PostPosted: Thu Apr 01, 2010 2:57 pm
by HanshiClayton
Here's a thought that will reorganize some of your thinking.

Okinawan kobudo, as you know, is the art of improvised weapons. Kobudo experts are renowned for their ability to pick up a stick, oar, flute, grinder handle, sickle or horse bridle and fight with them. These "agricultural implements" are expedient weapons that a skilled person can use with lethal effect.

Karate is the Okinawan art of using your own skeleton as an improvised weapon. That's exactly what we are doing.

Your body is a bag of bones you carry around with you every day, everywhere you go. If you add a dose of skill and coordination to this sack of bones, you have weapons that can crack a man's skull, break his neck, rupture his organs. The key is the skill, but the weapon is the skeleton.

We don't hit people with the soft parts of our bodies, now do we?

The idea that karate is weaponless is wrong. The weapon is there, and it is just as hard and unforgiving as your nunchaku. It is just that the weapon is on the inside of your hand instead of the outside.

Re: Karate is "Skeleton Kobudo"

PostPosted: Sun Jan 02, 2011 3:04 am
by milmascaras2
Happy New Year! first of all. Dr.Clayton, given your views on skeleton kobudo, may I ask your opinion on the best way to approach conditioning the anatomical weapons for striking within a typical workout at your dojo.
Thank You

Re: Karate is "Skeleton Kobudo"

PostPosted: Wed Mar 30, 2011 5:56 am
by HanshiClayton
May I ask your opinion on the best way to approach conditioning the anatomical weapons for striking within a typical workout at your dojo.
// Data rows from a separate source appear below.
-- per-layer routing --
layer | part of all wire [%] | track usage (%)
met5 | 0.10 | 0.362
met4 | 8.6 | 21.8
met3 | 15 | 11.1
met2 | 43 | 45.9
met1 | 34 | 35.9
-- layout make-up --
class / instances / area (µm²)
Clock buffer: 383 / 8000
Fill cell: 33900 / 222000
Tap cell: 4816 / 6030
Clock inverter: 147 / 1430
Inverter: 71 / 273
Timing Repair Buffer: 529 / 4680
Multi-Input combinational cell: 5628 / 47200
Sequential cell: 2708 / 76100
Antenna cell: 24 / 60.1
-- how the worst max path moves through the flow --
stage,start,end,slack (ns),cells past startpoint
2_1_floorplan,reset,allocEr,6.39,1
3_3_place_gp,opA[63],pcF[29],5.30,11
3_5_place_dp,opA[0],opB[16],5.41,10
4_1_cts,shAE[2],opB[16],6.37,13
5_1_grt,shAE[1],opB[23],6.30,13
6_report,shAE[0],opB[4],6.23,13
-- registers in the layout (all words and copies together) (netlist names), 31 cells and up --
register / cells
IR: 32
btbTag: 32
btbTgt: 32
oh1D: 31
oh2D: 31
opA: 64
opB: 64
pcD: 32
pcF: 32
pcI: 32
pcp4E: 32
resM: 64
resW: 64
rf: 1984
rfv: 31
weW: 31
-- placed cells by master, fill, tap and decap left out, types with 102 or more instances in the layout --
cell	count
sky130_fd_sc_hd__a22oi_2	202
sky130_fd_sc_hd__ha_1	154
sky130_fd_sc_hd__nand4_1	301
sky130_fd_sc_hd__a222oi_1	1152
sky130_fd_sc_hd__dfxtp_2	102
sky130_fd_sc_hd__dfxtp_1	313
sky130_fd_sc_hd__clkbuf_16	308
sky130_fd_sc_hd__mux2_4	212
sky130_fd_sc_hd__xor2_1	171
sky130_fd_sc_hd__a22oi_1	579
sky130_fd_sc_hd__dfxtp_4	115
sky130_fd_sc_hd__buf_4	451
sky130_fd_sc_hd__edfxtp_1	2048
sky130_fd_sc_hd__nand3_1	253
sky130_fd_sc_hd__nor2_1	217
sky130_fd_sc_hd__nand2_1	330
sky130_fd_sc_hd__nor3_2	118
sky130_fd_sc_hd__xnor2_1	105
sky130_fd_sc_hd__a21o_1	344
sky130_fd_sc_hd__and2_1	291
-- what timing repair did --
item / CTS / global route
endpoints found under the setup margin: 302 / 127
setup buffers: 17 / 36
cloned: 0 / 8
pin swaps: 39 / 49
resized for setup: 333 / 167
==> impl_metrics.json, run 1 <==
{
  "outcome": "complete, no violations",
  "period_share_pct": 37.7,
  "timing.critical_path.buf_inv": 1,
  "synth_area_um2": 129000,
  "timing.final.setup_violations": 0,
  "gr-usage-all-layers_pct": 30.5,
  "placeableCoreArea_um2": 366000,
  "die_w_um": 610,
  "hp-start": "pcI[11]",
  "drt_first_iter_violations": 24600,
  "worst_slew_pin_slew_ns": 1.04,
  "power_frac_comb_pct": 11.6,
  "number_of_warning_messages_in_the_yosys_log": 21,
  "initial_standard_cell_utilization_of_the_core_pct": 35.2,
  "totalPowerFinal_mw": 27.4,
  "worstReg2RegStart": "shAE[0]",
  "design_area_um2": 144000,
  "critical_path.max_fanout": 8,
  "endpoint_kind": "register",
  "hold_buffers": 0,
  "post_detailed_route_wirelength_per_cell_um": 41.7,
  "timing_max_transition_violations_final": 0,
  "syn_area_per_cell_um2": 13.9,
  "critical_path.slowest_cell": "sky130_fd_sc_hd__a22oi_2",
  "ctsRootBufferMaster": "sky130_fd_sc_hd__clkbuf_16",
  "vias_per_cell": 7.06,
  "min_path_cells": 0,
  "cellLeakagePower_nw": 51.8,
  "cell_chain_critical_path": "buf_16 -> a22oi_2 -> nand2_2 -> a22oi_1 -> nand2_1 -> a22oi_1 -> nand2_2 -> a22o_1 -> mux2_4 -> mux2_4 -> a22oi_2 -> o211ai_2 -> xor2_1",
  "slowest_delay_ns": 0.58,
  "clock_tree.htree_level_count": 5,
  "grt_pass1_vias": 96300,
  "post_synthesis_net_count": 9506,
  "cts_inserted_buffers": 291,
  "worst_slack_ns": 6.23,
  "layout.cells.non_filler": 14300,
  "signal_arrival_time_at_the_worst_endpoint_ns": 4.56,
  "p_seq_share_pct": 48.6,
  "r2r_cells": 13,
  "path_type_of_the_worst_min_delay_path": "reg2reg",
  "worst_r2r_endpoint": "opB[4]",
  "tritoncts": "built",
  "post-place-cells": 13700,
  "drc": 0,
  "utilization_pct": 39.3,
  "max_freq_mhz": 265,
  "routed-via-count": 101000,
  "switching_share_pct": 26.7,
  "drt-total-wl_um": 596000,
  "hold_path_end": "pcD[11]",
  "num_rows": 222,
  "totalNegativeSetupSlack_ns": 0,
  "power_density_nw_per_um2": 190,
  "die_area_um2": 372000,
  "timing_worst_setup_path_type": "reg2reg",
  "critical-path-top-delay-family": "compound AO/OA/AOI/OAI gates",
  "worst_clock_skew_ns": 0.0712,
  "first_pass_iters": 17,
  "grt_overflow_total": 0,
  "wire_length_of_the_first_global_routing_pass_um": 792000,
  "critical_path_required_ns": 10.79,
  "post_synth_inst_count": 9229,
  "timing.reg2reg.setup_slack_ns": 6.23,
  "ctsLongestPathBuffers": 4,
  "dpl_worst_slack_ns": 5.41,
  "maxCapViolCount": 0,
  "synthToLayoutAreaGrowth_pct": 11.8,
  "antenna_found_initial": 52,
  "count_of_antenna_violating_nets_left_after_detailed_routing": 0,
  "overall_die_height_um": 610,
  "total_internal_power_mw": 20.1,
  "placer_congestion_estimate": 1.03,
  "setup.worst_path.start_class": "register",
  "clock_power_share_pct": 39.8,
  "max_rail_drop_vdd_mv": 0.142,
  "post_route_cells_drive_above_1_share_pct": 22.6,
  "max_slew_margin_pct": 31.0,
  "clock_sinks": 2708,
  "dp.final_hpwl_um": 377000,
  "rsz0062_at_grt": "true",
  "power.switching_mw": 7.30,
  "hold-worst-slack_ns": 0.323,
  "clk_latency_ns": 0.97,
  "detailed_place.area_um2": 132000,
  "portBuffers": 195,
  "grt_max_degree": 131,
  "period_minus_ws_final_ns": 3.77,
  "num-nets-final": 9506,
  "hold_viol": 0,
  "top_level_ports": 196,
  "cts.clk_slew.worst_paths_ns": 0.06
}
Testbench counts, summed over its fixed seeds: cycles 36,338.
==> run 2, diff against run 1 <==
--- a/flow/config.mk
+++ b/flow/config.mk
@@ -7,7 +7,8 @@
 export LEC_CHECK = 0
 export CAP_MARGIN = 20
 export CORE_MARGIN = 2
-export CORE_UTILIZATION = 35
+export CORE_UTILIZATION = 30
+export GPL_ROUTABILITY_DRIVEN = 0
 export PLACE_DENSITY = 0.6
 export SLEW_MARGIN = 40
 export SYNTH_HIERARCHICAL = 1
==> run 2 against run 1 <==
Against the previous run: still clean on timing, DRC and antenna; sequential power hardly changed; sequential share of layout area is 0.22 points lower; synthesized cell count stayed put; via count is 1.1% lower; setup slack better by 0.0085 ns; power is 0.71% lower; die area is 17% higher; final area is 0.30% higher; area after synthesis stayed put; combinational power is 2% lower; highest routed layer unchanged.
Well, there's a good thing and a bad thing.

The traditional "hand conditioning" myths spring from makiwara scarring. The truth is that masters who relentlessly pounded the makiwara were not trying to toughen their hands. The scarring was just a byproduct. They were trying to refine and train their power, which cannot be done by punching air.

I'm surrounded by people who have never punched anything else. They have a severely inflated idea of how tough they are.

The makiwara scarring was noticed by non-karate people, and inevitably turned into legends of masters toughening their hands until they could pierce a man's ribcage and rip out his spine. These stories are fun but there is no evidence. Funakoshi wrote disparagingly of such stories.

So, you have to hit something, and hit it hard and often, but you should protect your hands with bag gloves at least. Some day you'll have arthritis in those hands, like I do now, and you'll regret every makiwara session you ever did.

Arguably, the Body Opponent Bag (B.O.B) from Century is a good compromise among three things: (1) soft enough not to damage the hands, (2) heavy enough (if you fill it with 150 lbs of sand) to be realistic, and (3) realistic body surfaces to hit. But you should still wear bag gloves.